===== Record excerpts =====

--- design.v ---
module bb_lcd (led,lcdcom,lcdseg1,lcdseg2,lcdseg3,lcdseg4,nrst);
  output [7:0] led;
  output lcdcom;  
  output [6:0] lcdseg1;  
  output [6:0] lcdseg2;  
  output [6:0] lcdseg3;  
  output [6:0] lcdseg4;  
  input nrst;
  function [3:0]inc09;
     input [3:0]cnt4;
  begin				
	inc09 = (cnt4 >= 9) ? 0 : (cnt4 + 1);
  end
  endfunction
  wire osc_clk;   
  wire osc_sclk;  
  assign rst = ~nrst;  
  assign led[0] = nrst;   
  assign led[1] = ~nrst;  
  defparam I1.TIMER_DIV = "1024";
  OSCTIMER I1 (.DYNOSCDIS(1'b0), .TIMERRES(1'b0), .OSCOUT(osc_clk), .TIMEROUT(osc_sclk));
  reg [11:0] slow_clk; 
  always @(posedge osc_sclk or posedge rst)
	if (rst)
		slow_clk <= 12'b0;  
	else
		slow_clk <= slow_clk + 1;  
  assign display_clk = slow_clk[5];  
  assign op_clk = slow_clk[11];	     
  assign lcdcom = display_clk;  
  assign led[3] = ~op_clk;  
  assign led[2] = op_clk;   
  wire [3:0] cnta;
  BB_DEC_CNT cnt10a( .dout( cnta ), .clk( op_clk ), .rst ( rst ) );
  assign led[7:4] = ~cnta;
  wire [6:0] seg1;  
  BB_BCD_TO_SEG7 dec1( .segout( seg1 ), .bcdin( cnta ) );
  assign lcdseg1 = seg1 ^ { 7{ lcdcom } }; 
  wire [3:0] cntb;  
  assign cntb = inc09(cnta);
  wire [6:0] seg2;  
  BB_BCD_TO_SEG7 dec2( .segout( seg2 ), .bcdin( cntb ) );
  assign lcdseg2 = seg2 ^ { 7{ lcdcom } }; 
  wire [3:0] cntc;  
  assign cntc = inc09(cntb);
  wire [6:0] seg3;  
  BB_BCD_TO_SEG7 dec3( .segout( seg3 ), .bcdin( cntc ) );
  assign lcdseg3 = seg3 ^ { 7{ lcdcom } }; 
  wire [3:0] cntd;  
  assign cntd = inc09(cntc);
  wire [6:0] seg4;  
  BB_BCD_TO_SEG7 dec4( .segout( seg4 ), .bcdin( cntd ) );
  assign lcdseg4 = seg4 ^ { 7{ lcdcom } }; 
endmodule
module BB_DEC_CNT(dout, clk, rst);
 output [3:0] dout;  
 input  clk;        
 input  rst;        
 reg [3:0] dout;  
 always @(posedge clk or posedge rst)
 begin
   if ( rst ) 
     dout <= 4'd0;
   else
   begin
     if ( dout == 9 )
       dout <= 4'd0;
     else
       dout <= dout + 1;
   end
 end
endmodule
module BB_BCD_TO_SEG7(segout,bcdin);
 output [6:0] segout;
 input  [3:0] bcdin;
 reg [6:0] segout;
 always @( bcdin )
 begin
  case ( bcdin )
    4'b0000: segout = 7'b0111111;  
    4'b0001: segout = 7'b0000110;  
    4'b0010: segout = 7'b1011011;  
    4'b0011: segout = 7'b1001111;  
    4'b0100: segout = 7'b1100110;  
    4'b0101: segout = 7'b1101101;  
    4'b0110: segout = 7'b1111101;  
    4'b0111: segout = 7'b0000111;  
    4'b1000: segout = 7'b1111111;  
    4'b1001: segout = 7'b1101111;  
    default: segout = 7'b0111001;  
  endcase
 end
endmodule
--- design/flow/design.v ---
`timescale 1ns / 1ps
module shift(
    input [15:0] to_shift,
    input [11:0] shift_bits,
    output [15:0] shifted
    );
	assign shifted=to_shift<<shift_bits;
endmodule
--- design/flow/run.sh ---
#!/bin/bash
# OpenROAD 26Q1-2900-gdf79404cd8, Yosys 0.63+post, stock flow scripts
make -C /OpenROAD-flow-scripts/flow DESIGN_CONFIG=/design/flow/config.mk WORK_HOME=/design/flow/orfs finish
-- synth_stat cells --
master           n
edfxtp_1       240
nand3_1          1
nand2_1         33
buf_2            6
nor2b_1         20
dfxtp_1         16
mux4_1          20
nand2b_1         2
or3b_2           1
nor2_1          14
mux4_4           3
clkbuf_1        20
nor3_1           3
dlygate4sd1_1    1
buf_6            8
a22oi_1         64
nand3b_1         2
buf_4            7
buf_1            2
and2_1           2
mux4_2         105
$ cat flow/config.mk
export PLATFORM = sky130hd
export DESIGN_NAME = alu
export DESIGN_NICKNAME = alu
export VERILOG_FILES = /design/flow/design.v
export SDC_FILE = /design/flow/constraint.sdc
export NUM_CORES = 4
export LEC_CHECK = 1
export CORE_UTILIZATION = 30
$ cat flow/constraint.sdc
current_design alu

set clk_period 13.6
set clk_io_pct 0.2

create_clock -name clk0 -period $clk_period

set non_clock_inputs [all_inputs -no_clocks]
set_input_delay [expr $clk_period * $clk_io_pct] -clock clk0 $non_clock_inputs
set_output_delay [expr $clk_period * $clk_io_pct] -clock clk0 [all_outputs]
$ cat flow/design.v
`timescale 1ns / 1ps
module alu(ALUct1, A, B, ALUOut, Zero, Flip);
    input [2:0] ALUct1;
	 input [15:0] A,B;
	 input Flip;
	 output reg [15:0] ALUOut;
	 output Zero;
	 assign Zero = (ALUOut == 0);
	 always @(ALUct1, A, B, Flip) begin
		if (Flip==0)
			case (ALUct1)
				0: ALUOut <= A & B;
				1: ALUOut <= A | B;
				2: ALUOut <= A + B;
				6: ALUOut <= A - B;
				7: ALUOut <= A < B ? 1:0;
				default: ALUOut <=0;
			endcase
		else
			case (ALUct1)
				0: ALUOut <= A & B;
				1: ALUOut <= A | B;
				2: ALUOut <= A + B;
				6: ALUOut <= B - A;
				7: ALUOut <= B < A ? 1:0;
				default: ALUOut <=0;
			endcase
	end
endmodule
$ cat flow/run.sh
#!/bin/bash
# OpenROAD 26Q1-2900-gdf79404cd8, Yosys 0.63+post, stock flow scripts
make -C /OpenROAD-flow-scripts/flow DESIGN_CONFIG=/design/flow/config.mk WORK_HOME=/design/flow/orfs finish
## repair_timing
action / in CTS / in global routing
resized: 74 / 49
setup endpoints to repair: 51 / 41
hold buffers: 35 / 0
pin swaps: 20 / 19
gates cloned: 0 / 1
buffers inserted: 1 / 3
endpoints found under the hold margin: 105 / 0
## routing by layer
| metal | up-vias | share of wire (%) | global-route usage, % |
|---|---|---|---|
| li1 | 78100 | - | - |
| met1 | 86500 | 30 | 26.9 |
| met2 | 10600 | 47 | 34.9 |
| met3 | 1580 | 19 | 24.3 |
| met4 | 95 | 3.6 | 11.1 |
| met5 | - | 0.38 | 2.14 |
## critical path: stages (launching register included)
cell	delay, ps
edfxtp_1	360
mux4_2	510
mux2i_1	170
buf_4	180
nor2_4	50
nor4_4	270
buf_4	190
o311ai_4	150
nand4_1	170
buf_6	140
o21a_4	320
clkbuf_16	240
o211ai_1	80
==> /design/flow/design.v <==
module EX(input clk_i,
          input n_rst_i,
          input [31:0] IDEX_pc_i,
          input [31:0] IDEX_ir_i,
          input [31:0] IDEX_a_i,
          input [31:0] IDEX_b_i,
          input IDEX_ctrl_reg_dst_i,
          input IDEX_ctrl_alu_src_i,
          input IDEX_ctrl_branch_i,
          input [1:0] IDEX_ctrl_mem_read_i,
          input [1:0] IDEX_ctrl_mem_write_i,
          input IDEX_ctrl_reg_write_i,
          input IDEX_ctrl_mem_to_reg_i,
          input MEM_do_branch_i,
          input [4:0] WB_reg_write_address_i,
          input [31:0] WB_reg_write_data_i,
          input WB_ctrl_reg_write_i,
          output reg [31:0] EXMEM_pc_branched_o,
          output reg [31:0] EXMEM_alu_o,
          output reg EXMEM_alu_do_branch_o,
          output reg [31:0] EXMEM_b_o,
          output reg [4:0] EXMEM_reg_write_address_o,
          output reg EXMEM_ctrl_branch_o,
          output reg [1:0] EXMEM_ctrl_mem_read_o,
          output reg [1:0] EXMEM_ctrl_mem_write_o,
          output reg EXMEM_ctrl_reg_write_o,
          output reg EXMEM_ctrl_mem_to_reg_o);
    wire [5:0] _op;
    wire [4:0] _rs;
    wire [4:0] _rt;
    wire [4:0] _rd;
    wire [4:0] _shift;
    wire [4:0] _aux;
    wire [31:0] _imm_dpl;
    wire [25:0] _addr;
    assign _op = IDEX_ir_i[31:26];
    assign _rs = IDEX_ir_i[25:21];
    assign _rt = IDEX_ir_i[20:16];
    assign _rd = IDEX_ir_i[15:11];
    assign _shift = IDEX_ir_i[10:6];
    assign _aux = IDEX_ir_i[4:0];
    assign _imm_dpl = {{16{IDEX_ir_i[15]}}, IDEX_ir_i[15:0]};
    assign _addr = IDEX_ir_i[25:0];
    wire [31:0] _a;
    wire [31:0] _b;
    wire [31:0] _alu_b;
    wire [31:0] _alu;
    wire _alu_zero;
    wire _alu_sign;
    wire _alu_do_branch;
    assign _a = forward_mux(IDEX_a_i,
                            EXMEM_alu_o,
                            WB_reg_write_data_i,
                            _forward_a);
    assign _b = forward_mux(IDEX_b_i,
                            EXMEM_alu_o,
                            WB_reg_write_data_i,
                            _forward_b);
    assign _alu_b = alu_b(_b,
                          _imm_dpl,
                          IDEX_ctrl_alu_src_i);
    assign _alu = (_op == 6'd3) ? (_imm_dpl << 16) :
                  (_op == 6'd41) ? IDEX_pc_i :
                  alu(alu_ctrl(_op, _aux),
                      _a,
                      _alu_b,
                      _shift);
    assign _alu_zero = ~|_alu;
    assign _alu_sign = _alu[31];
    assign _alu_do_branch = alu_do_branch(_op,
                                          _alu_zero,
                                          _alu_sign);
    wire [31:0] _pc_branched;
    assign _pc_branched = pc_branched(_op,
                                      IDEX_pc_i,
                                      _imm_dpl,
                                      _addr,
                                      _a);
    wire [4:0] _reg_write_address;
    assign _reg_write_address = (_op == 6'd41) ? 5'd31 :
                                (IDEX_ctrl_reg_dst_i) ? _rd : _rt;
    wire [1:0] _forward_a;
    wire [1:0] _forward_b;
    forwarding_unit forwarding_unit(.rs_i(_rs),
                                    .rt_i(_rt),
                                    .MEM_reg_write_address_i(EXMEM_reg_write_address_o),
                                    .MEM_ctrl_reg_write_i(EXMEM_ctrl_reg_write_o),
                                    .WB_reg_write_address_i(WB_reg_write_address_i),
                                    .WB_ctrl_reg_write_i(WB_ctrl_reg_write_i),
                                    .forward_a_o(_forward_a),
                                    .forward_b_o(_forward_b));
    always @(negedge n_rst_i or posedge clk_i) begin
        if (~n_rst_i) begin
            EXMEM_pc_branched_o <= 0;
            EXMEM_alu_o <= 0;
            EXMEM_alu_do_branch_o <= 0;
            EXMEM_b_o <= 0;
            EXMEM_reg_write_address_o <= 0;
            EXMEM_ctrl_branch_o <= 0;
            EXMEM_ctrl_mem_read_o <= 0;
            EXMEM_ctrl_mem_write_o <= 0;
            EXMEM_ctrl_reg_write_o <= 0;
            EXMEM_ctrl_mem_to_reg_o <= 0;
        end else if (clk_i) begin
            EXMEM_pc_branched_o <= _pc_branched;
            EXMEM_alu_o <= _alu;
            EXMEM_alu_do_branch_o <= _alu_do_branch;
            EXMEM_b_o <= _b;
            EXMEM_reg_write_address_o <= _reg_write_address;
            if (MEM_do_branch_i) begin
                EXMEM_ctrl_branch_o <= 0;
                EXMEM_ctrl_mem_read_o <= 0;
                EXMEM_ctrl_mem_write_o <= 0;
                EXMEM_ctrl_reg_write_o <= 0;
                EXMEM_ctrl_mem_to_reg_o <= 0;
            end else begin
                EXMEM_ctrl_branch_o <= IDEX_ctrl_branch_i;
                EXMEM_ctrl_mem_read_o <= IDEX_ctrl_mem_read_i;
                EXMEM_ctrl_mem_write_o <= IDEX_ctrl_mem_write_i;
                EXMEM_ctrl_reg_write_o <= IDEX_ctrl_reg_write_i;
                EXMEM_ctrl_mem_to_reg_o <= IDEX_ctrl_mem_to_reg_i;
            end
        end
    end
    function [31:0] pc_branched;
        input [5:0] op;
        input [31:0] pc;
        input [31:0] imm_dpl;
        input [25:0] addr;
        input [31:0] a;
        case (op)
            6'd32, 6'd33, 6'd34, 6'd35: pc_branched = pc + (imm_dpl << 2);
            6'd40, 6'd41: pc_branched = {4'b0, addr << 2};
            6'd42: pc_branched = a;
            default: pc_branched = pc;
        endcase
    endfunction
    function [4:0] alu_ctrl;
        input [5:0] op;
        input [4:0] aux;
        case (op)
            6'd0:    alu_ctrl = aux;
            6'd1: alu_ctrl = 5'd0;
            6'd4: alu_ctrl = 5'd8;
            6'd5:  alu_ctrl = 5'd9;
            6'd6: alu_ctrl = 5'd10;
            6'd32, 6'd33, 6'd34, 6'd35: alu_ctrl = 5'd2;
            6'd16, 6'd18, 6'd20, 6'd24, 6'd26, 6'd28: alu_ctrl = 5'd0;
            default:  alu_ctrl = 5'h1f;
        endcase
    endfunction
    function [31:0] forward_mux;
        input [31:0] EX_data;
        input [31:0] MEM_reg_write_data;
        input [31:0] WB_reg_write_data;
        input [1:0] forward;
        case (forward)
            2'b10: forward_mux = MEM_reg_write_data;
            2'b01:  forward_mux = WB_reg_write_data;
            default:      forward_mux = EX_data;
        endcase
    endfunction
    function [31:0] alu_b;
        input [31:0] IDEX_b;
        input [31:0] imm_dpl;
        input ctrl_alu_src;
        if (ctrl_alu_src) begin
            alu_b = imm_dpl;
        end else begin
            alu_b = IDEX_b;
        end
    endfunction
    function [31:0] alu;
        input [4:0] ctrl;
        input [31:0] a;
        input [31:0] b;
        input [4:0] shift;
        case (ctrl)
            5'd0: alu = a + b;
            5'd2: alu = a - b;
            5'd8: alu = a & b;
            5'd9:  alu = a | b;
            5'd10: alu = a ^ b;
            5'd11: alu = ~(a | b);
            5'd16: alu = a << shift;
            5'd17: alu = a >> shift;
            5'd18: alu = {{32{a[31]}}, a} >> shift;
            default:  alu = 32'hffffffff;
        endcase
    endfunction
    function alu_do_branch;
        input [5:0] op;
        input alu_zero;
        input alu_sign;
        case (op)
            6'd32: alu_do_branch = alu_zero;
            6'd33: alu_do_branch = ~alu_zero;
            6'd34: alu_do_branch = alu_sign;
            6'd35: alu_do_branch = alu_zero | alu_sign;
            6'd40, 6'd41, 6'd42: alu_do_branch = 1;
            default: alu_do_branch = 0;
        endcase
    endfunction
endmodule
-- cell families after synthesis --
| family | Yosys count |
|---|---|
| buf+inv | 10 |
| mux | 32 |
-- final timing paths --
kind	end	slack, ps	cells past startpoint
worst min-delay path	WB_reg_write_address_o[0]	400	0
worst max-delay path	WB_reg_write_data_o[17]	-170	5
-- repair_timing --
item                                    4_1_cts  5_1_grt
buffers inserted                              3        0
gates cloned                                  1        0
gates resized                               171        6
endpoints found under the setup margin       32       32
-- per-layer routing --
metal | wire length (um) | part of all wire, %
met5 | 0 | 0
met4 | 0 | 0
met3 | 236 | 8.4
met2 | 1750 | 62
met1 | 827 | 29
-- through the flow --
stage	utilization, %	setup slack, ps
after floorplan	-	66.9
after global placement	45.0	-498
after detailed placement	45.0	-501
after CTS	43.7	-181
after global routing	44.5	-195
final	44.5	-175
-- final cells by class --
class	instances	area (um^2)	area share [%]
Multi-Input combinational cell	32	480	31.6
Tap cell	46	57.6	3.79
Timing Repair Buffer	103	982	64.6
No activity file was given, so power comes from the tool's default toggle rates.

=====

* Your objective:
Copy each line of the material where "final" is found.

* Problem solution:
-- final timing paths --
final	44.5	-175
-- final cells by class --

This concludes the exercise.